The technique of solo improvisation comes about when the protagonist follows his own path and hides from society underground. By doing this, Ellison compares the narrator’s free will to a jazz performer who improvises with freedom at any given time. He also uses language that is like a trumpet’s horn: “Ha! Singing achievement… Ha! As upon a xylophone” (Ellison qt. in Irwin pg. 114), to express an improvisational solo. Every “Ha!” punctuates like a sharp staccato in a trumpet’s horn, highlighting the improvisational thoughts that follow. This free movement “provides jazz music with its singularity” (Lee et. al), and a distinction that reflects the principles of jazz.

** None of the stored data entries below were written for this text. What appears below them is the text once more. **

Context: an optimization exercise on an open-source flow, tuned for small area, a short achievable clock period and few clock cycles per item. The choices shown serve that exercise and are no tape-out recipe.
Only simulation tests tie the RTL to the original design; equivalence was not proved.

Design qg_screen_lane, start of the top module:
module qg_screen_lane (
    input  wire         clk,
    input  wire         rst,
    input  wire         in_valid,
    output wire         in_ready,
    input  wire [1:0]   in_fmt,         
    input  wire         in_grey3,       
    input  wire         in_two_rowsets,
    input  wire [7:0]   in_p0,          
    input  wire [7:0]   in_ph,          
    input  wire [7:0]   in_pv,          
    input  wire [7:0]   in_phv,         
    input  wire [15:0]  in_gain,        
    input  wire [111:0] in_theta,       
    input  wire [15:0]  in_mask,        
    input  wire [8:0]   in_share,       
    input  wire         in_zone,        
    input  wire [10:0]  in_k,           
    input  wire [10:0]  in_s,           
    input  wire [11:0]  in_dots2_map,   
    output reg          out_valid,
    output reg  [2:0]   out_logical,
    output reg  [2:0]   out_level,
    output reg          out_rowset,
    output reg          out_pick_b,
    output reg          out_clip
);
    assign in_ready = 1'b1;
    function gt16;
        input [15:0] a;
        input [15:0] b;
        integer i, w;
        reg [15:0] g, l;
        begin
            g = a & ~b;
            l = ~a & b;
            for (w = 1; w < 16; w = w * 2)
                for (i = 0; i < 16; i = i + 2 * w) begin
                    g[i] = g[i + w] | (~l[i + w] & g[i]);
                    l[i] = l[i + w] | (~g[i + w] & l[i]);
                end
            gt16 = g[0];
        end
    endfunction
    function gt16r;
        input [15:0] a;
        input [15:0] b;
        integer i;
        reg c;
        begin
            c = 1'b0;
            for (i = 0; i < 16; i = i + 1)
                c = (a[i] & ~b[i]) | (a[i] & c) | (~b[i] & c);
            gt16r = c;
        end
    endfunction
    function [2:0] count7;
        input [6:0] f;
        begin
            case (f)
                7'd0: count7 = 3'd0;
                7'd1: count7 = 3'd1;
                7'd2: count7 = 3'd1;
                7'd3: count7 = 3'd2;
                7'd4: count7 = 3'd1;
                7'd5: count7 = 3'd2;
                7'd6: count7 = 3'd2;
                7'd7: count7 = 3'd3;
                7'd8: count7 = 3'd1;
                7'd9: count7 = 3'd2;
                7'd10: count7 = 3'd2;
                7'd11: count7 = 3'd3;
                7'd12: count7 = 3'd2;
                7'd13: count7 = 3'd3;
  ...
Size: about 220 flip-flops, about 240 I/O pins, ~18000 um2 of cells after synthesis.
Settings: LEC_CHECK=0, CAP_MARGIN=20, CORE_MARGIN=2, CORE_UTILIZATION=60, CTS_BUF_LIST=sky130_fd_sc_hd__clkbuf_8, PLACE_DENSITY=0.75, SLEW_MARGIN=20; clock period 48.0 ns.
standard.sh (not shown) runs the stock make flow with config.mk's settings and CLKGATE_MAP_FILE= SYNTH_SCRIPT=/design/flow/synth_recipe.tcl, a recipe that flattens the netlist after the stock synthesis.
==> flow/flow/run.sh <==
#!/bin/bash
# The standard layout (standard.sh), with these changes:
#  - synthesis (flow/synth.tcl): the standard script, but Yosys's generic
#    ABC pass inside synth is skipped (-noabc), so that the full adders
#    written in the RTL are extracted without inverters around them, and the
#    final ABC mapping uses flow/abc.script;
#  - ports get buf_1 buffers;
#  - repair_timing aims at a slack of SETUP_SLACK_MARGIN below the 48 ns
#    clock, i.e. at the period the design can reach.
# make's output goes to standard.log; ORFS keeps each step's log in orfs/logs.
set -euo pipefail
W=$PWD
bash standard.sh finish SYNTH_SCRIPT=$W/flow/synth.tcl SYNTH_ARGS=-noabc \
  "BUFFER_PORTS_ARGS=-buffer_cell sky130_fd_sc_hd__buf_1" \
  SETUP_SLACK_MARGIN=37.3 > $W/standard.log 2>&1
==> flow/flow/abc.script <==
strash
dc2
dch -f
map -D 4000
buffer
upsize -D 4000
dnsize -D 4000
stime -p
==> flow/flow/synth.tcl <==
# synth_recipe.tcl with ABC's script swapped for flow/abc.script.
proc synth {args} { yosys synth -nofsm -noshare {*}$args }
set ::my_flow_dir [file dirname [file normalize [info script]]]
proc abc {args} {
  set i [lsearch -exact $args -script]
  if {$i >= 0} { set args [lreplace $args $i [expr {$i + 1}] -script $::my_flow_dir/abc.script] }
  set i [lsearch -exact $args -D]
  if {$i >= 0} { set args [lreplace $args $i [expr {$i + 1}]] }
  yosys abc {*}$args
}
source $::env(SCRIPTS_DIR)/synth.tcl
# left out here: clear keep_hierarchy, flatten, clean up, hide names made inside functions, write 1_2_yosys.v
The baseline finished clean.
Testbench counts at the start, summed over its fixed seeds: cycles 40,008, items 40,000.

Furthermore, Ellison works jazz components into his novel because not only was it popular during the time the book was written, but it was “an art form that antedated and survived the Harlem Renaissance” (Morel). Instead of picking another genre of music like classical or R&B, he chose jazz because he saw it as “both a means and an end of Negro American freedom” (Morel). Just like any kind of music, jazz has a melody, rhythm, and harmony; however, what sets jazz apart from genres like R&B and classical is improvisation. Through improvisation, a musician focuses primarily on creativity and imagination instead of focusing on technique through sheet music like a classical genre. Ellison uses jazz because he can be more free and express emotions, which contributes to the protagonist’s identity in a world where he is seen as nothing.

He also wanted to highlight the “grandeur and greatness and complexity” of African-American culture ('Ralph Ellison… Stanley Crouch and Horace Porter”). By using Jazz music, Ellison accentuates African-American empowerment. Jazz was a part of the Harlem Renaissance, a movement where music grew and diversified dramatically. This movement created an identity for several prominent African-American musical figures such as “Duke Ellington, Louis Armstrong, and Lester Young” (Ellison qt. in Porter 4), who used jazz music to help identify themselves as human beings that play a role in society.

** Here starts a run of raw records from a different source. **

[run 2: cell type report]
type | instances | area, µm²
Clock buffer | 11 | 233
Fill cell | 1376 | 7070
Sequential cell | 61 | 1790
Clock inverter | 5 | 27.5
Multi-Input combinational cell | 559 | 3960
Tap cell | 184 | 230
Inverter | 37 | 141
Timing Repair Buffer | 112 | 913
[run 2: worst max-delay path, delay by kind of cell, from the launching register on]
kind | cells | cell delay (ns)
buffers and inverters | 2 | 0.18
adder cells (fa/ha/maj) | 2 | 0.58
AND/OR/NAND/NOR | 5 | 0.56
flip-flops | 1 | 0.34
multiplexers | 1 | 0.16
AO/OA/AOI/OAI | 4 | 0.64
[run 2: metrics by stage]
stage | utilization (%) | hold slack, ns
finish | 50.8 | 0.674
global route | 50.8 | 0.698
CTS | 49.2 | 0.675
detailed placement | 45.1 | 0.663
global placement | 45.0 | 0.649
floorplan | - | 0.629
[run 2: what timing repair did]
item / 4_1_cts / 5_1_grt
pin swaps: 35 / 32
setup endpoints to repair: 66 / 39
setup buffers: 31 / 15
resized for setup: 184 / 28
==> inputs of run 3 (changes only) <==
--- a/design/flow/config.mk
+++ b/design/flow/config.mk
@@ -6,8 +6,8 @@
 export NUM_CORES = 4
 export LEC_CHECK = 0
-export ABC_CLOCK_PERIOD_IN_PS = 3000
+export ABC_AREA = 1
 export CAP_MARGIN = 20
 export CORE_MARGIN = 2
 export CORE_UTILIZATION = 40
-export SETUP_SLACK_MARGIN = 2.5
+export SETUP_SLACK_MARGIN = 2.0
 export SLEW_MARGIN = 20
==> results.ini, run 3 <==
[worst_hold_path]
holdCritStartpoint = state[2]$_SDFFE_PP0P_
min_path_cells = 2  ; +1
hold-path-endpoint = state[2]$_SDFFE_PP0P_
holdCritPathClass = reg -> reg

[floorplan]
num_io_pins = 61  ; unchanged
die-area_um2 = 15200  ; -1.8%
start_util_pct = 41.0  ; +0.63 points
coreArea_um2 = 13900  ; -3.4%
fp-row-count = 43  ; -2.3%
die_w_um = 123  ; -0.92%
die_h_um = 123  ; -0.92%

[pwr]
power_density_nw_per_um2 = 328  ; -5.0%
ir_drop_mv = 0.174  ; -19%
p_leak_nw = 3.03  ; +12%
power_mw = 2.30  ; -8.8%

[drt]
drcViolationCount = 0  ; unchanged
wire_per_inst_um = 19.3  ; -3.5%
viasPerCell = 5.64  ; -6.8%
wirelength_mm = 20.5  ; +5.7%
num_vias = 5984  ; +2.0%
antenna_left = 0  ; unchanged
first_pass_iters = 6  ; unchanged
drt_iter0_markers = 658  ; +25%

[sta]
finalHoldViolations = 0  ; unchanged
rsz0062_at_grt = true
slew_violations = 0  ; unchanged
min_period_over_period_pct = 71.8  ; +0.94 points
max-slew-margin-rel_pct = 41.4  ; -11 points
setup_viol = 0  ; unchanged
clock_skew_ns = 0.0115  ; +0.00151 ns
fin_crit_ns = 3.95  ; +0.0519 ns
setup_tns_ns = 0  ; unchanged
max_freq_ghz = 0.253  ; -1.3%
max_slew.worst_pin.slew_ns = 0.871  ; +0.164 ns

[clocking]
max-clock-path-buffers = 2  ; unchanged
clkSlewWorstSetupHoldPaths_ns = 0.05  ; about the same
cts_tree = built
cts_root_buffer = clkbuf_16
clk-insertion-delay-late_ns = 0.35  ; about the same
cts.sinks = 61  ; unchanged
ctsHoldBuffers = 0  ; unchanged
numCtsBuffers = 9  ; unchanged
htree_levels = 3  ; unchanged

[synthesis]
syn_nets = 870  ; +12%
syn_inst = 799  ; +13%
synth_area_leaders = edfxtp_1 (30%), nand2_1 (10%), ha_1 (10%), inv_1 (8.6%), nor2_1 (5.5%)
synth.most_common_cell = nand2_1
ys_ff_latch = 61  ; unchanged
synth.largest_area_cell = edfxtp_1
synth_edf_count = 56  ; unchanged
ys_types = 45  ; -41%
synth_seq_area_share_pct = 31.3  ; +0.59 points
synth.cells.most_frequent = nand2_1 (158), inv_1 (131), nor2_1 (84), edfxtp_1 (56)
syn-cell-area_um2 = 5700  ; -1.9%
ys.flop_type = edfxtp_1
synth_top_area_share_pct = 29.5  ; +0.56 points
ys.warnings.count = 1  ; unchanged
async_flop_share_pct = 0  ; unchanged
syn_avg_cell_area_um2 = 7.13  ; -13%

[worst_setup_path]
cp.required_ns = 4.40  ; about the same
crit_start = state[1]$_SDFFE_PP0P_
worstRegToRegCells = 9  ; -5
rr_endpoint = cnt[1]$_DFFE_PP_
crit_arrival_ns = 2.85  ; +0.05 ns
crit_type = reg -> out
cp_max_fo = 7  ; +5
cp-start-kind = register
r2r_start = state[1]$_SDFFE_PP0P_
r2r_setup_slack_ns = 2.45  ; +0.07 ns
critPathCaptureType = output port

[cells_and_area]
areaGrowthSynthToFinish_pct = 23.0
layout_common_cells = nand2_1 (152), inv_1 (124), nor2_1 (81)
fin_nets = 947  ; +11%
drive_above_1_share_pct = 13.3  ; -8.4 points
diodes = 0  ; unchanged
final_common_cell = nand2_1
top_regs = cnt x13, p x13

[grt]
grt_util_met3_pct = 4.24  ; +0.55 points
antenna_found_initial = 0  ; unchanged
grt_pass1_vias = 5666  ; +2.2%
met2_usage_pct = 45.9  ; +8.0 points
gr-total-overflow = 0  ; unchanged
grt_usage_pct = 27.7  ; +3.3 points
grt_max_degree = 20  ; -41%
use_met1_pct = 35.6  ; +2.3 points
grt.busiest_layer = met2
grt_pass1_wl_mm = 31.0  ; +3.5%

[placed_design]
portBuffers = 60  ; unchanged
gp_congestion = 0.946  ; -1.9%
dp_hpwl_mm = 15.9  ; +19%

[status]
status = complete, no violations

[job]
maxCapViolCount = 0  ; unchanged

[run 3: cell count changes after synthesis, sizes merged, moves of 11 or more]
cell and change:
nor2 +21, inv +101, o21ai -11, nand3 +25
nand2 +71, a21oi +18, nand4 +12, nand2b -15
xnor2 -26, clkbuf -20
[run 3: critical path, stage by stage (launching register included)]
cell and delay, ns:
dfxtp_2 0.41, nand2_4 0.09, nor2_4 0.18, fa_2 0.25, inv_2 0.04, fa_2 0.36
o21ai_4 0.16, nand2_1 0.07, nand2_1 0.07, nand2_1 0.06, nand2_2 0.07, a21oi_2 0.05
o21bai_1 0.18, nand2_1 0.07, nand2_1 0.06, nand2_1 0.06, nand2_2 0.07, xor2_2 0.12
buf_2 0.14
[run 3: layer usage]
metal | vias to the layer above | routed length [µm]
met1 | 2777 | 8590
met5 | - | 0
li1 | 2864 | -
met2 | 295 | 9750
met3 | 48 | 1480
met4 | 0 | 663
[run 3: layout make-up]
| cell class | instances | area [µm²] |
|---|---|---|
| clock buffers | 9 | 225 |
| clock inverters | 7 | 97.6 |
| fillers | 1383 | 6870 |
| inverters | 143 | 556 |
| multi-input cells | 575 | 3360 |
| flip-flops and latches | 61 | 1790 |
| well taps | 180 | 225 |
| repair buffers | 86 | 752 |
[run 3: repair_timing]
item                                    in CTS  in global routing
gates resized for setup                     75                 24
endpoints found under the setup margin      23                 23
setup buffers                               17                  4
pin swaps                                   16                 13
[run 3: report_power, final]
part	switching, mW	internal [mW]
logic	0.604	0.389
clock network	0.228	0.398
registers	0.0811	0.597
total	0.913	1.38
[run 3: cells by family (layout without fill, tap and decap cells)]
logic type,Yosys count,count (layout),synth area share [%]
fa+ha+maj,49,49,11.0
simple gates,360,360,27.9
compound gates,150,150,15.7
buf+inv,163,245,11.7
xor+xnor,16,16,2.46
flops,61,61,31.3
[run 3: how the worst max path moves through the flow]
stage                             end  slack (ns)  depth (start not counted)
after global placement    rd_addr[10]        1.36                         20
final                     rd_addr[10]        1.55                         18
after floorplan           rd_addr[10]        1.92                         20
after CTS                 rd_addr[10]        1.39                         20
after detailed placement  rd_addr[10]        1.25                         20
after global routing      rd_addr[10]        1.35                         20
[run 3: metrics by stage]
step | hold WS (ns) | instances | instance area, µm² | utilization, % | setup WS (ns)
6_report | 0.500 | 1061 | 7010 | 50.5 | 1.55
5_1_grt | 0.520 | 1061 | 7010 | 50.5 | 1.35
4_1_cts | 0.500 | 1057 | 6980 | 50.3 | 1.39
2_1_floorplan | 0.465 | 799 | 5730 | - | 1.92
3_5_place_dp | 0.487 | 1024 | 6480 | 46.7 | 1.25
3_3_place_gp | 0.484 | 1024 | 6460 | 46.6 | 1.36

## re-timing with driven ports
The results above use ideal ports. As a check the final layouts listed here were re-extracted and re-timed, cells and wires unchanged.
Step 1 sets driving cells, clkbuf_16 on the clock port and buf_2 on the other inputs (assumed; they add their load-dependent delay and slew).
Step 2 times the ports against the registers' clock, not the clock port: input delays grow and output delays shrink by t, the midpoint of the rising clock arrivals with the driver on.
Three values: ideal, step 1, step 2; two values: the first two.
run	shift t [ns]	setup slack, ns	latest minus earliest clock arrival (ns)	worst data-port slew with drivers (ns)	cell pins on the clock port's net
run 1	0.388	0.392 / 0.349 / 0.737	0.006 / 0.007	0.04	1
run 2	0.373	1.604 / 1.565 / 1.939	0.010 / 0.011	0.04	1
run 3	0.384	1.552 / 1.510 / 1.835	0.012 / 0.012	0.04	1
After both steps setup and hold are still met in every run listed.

In conclusion, through swing, syncopation, and solo improvisation, jazz has the ability to highlight the experience of a black man in a society where he has no identity.

The blues is an impulse to keep the painful details and episodes of a brutal experience alive in one's aching consciousness, to finger its jagged grain, and to transcend it, not by the consolation of philosophy but by squeezing from it a near-tragic, near-comic lyricism. As a form, the blues is an autobiographical chronicle of personal catastrophe. (Ellison qtd. in Margolies).

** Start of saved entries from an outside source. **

From an optimization exercise on the open Yosys and OpenROAD flow, aimed at small area, a short achievable clock period and few clock cycles per item; shortcuts taken in it are not production practice. The RTL was checked by simulation tests, not by an equivalence proof against the original design. No activity file was given, so power comes from the tool's default toggle rates.

## flow/design.v (module list and top-level ports; edited modules follow where they fit)
// module mix_unit: 143 lines
// module mix_unit_mul: 979 lines
module mix_unit (
    input  wire        clk,
    input  wire        rst,         
    input  wire        in_valid,
    output reg         in_ready,
    input  wire        in_last,     
    input  wire [23:0] in_x,        
    input  wire [23:0] in_g,        
    input  wire [1:0]  in_op,       
    input  wire [4:0]  in_sink,
    output reg         out_valid,
    output reg  [4:0]  out_sink,
    output reg  [23:0] out_value,   
    output reg         out_sat,     
    output reg         out_aov      
);
  // ...
==> flow/run.sh <==
#!/bin/bash
# synth_recipe.tcl (not shown) runs the flow's synth.tcl, then flattens the netlist and writes it again
# the make line also repeats each setting of config.mk as NAME=value (left out here)
make -C /OpenROAD-flow-scripts/flow DESIGN_CONFIG=/design/flow/config.mk WORK_HOME=/design/flow/orfs CLKGATE_MAP_FILE= SYNTH_SCRIPT=/design/flow/synth_recipe.tcl finish
==> flow/config.mk <==
export PLATFORM = sky130hd
export DESIGN_NAME = mix_unit
export DESIGN_NICKNAME = mix_unit
export VERILOG_FILES = /design/flow/design.v
export SDC_FILE = /design/flow/constraint.sdc
export NUM_CORES = 4
export LEC_CHECK = 0
export CAP_MARGIN = 50
export CORE_MARGIN = 2
export CORE_UTILIZATION = 40
export PLACE_DENSITY = 0.6
export SLEW_MARGIN = 70
==> flow/constraint.sdc <==
create_clock -name core_clock -period 13.0 [get_ports {clk}]
set_input_delay 2.6000 -clock core_clock [delete_from_list [all_inputs] [get_ports {clk}]]
set_output_delay 2.6000 -clock core_clock [all_outputs]
set_load 0.01 [all_outputs]
==> Flow_metrics.wiki, run 1 <==
{| class="wikitable"
! Metric !! Value
|-
| Clock buffer count || approximately 220
|-
| Warnings, synthesis || 1
|-
| Startpoint of the lowest-slack hold path || s0_op[1]
|-
| Final standard cell utilization of the core || 0.470
|-
| Number of buffers created by CTS || ~170
|-
| Number of synthesized flops with an enable pin || 1320
|-
| Series of cell instances along the critical path || buf_6, xor2_1, and2_1, buf_4, a22oi_1, o21ai_0, fa_1, fa_1, fa_1, fa_1, inv_1, fa_1
|-
| Die footprint || 0.202 sq mm
|-
| Most numerous cell on the critical path || fa_1
|-
| Sequential-cell power consumption || 6.10 mW
|-
| Sw Share || 0.304
|-
| GP Congestion || 0.896
|-
| Crit share post-route || 0.361
|-
| Repair and plain buffers || between 400 and 500
|-
| Seq pwr share || 0.406
|-
| Multi-input gate share of the layout cell area || 0.336
|-
| Flop2flop setup slack || 8.31 ns
|-
| Mean Syn Cell Area || approximately 14 sq um
|-
| Most used cells in the layout excluding fill and tap cells || edfxtp_1 (1320), mux4_2 (410), a21oi_1 (408), nor2_1 (356), nand2_1 (346)
|-
| Synthesis-to-finish area growth || 17.0%
|-
| Number of standard cells in the layout, taps in and fillers out || 8687
|-
| Family of cells with the greatest summed delay on the critical path || adder cells
|-
| Run status || complete, no violations
|-
| Endpoint required time on the critical path || between 10 and 15 ns
|-
| Final count of hold timing violations || 0
|}
Testbench counts, summed over its fixed seeds: cycles 36,107, items 25,835.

Ellison purposely uses jazz as an “exultation of life in the face of hardship and affliction” (Ellison qt. In Lee et al) because it represents feelings that can not be said in words. The protagonist relates to jazz music several times throughout the novel: “what did I do to be so black and blue” (Ellison 8). By relating to jazz musicians like Louis Armstrong and using techniques like improvisation, Ellison can use jazz music as a pathway for the narrator’s struggle to find his identity. By borrowing jazz’s unique styles, Ellison not only shows the hardships of a black man in a harsh society, but he also employs his own unique voice, he empowers the black community, and he asserts his passion for jazz music through his novel.